Nas falhas, omissões e abusos do Poder Público viceja, como esperança dos ofendidos, a atuação do Poder Judiciário, a corrigir ações ou omissões ilícitas, a repor nos trilhos o caminho do Estado.

Por outro lado, não se nega à possibilidade de aplicação da

teoria da reserva do possível; ela é louvável e retrata com fidelidade o entendimento de que

mesmo direitos constitucionalmente consagrados não são absolutos.

No entanto, a mera alegação de impactos financeiros e

invocação da tese, desacompanhada de provas objetivas e suficientes do que se afirma,

constitui verdadeiro ardil que demanda atenção e sensibilidade do Julgador para não chancelar

a omissão injustificável do Estado.

A respeito do tema, o Eminente Ministro CELSO DE MELLO talhou lapidar entendimento:

Não se mostrará lícito ao Poder Público, em tal hipótese - mediante indevida manipulação de sua atividade financeira e/ou político-administrativa - criar obstáculo artificial que revele o ilegítimo, arbitrário e censurável propósito de fraudar, de frustrar e de inviabilizar o estabelecimento e a preservação, em favor da pessoa e dos cidadãos, de condições materiais mínimas de existência.
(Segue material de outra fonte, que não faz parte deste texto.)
==> inputs of build 55 <==
## BreakoutControl
module BreakoutControl(clk_50, strt, rst, L, R, tick, color, pix_x, pix_y, ball_x, ball_y, pad_x, bricks, win, lose);
clock: 2.23 ns
lec_check: 0
cap_margin: 40
core_margin: 2
core_utilization: 72
cts_cluster_diameter: 229
cts_cluster_size: 86
gpl_routability_driven: 1
max_routing_layer: met5
place_density: 0.38
slew_margin: 20
run.sh (not shown) runs the stock make flow with config.mk's settings and CLKGATE_MAP_FILE=.
==> build 14: changes against build 55 <==
==> flow/config.mk (replaced) <==
export PLATFORM = sky130hd
export DESIGN_NAME = BreakoutControl
export DESIGN_NICKNAME = BreakoutControl
export VERILOG_FILES = /design/flow/design.v
export SDC_FILE = /design/flow/constraint.sdc
export NUM_CORES = 4
export LEC_CHECK = 0
export ABC_AREA = 1
export CAP_MARGIN = 20
export CORE_MARGIN = 2
export CORE_UTILIZATION = 72
export CTS_CLUSTER_DIAMETER = 91
export CTS_CLUSTER_SIZE = 25
export HOLD_SLACK_MARGIN = 0.28
export PLACE_DENSITY_LB_ADDON = 0.26
export SETUP_SLACK_MARGIN = 0.77
export SLEW_MARGIN = 20
==> flow/constraint.sdc (replaced) <==
create_clock -name core_clock -period 2.64 [get_ports {clk_50}]
set_input_delay 0.5280 -clock core_clock [delete_from_list [all_inputs] [get_ports {clk_50}]]
set_output_delay 0.5280 -clock core_clock [all_outputs]
set_load 0.01 [all_outputs]
==> summary of the runs <==
Build 14 never finished: it broke off in global routing (5_1_grt) on DPL-0038. Build 55 did not get past global routing (5_1_grt).
Against build 55, the die area of build 14 is larger by 6.0%.
Between build 55 and build 14, the lower synthesized cell count is in build 55 (gap 21%, measured against build 14).
Synthesized area: build 55 is lower than build 14 (5.8%).
==> figures <==
| quantity | build 14 | build 55 |
|---|---|---|
| Run status | stopped before the end | stopped before the end |
| Failing step | global routing (5_1_grt) | global routing (5_1_grt) |
| Post-CTS repair timing setup buffer count | 60 | 46 |
| Nets at Floorplan | 2711 | 2186 |
| Xor/xnor share | 4.35% | 5.60% |
| Vertical die size | 164 um | 159 um |
| FP Util | 73.1% | 73.7% |
| Routability congestion estimate from global placement | 1.06 | 1.08 |
| Mux cell area share | 0.0544% | 1.76% |
| Placed standard-cell area | 0.0208 mm^2 | 0.0212 mm^2 |
| Mean Syn Cell Area | 7.22 um^2 | 8.57 um^2 |

==> 02-25: inputs <==
BreakoutControl again, from the RTL that the note above started with.
Settings: LEC_CHECK=0, CAP_MARGIN=10, CORE_MARGIN=2, CORE_UTILIZATION=72, CTS_CLUSTER_SIZE=41, GPL_ROUTABILITY_DRIVEN=1, MAX_ROUTING_LAYER=met5, PLACE_DENSITY_LB_ADDON=0.0, SLEW_MARGIN=20; clock period 2.35 ns.
==> inputs of 08-14, as changes to 02-25 <==
CAP_MARGIN = 20   (was 10)
CORE_UTILIZATION = 54   (was 72)
CTS_CLUSTER_SIZE = unset   (was 41)
GPL_ROUTABILITY_DRIVEN = unset   (was 1)
MAX_ROUTING_LAYER = unset   (was met5)
PLACE_DENSITY_LB_ADDON = unset   (was 0.0)
==> flow/constraint.sdc (replaced) <==
create_clock -name core_clock -period 4.75 [get_ports {clk_50}]
set_input_delay 0.9500 -clock core_clock [delete_from_list [all_inputs] [get_ports {clk_50}]]
set_output_delay 0.9500 -clock core_clock [all_outputs]
set_load 0.01 [all_outputs]
==> inputs of 09-11, as changes to 02-25 <==
ABC_AREA = 1   (was unset)
CAP_MARGIN = 30   (was 10)
CORE_MARGIN = 7   (was 2)
CORE_UTILIZATION = 40   (was 72)
CTS_CLUSTER_SIZE = unset   (was 41)
GPL_ROUTABILITY_DRIVEN = unset   (was 1)
GPL_TIMING_DRIVEN = 0   (was unset)
MAX_ROUTING_LAYER = unset   (was met5)
MIN_ROUTING_LAYER = met2   (was unset)
PLACE_DENSITY_LB_ADDON = unset   (was 0.0)
TNS_END_PERCENT = 100   (was unset)
==> flow/constraint.sdc (replaced) <==
create_clock -name core_clock -period 6.76 [get_ports {clk_50}]
set_input_delay 1.3520 -clock core_clock [delete_from_list [all_inputs] [get_ports {clk_50}]]
set_output_delay 1.3520 -clock core_clock [all_outputs]
set_load 0.01 [all_outputs]
==> inputs of 04-28, as changes to 02-25 <==
ABC_AREA = 1   (was unset)
CAP_MARGIN = 20   (was 10)
CORE_UTILIZATION = 40   (was 72)
CTS_CLUSTER_SIZE = unset   (was 41)
GPL_ROUTABILITY_DRIVEN = unset   (was 1)
MAX_ROUTING_LAYER = unset   (was met5)
PLACE_DENSITY_LB_ADDON = unset   (was 0.0)
TNS_END_PERCENT = 30   (was unset)
==> flow/constraint.sdc (replaced) <==
create_clock -name core_clock -period 4.69 [get_ports {clk_50}]
set_input_delay 0.9380 -clock core_clock [delete_from_list [all_inputs] [get_ports {clk_50}]]
set_output_delay 0.9380 -clock core_clock [all_outputs]
set_load 0.01 [all_outputs]
==> comparison <==
- 08-14 completed with no timing, DRC or antenna violations. 09-11 went through all stages and came out clean. 04-28 finished clean. 02-25 ended with an error in 4_1_cts on DPL-0038.
- The highest cell count belongs to 09-11, the lowest to 08-14.
- The highest count of clock-buffer cells in the layout belongs to 09-11, the lowest to 08-14.
- Final area: 09-11 is higher than 04-28 (about 3%).
- Global-route usage: 04-28 < 08-14 < 09-11.
- Between 09-11 and 04-28, the lower routed wire length is in 04-28 (gap about 14%, measured against 04-28).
Cumpre advertir, desse modo, que a cláusula da 'reserva do possível' - ressalvada a ocorrência de justo motivo objetivamente aferível - não pode ser invocada, pelo Estado, com a finalidade de exonerar-se do cumprimento de suas obrigações constitucionais, notadamente quando, dessa conduta governamental negativa, puder resultar nulificação ou, até mesmo, aniquilação de direitos constitucionais impregnados de um sentido de essencial fundamentalidade.1

E, mesmo que demonstrados impactos razoáveis no orçamento

da saúde, é preciso comprovar a impossibilidade do cumprimento do dever

constitucional em vista da totalidade do orçamento e dos relatórios atualizados de

execução orçamentária (que ordinariamente apontam, como se sabe, superávit de

arrecadação).

1- ADPF nº 45, decisão monocrática do Excelentíssimo Ministro Celso de Mello em 29.04.2004, Supremo Tribunal Federal. (g.n.)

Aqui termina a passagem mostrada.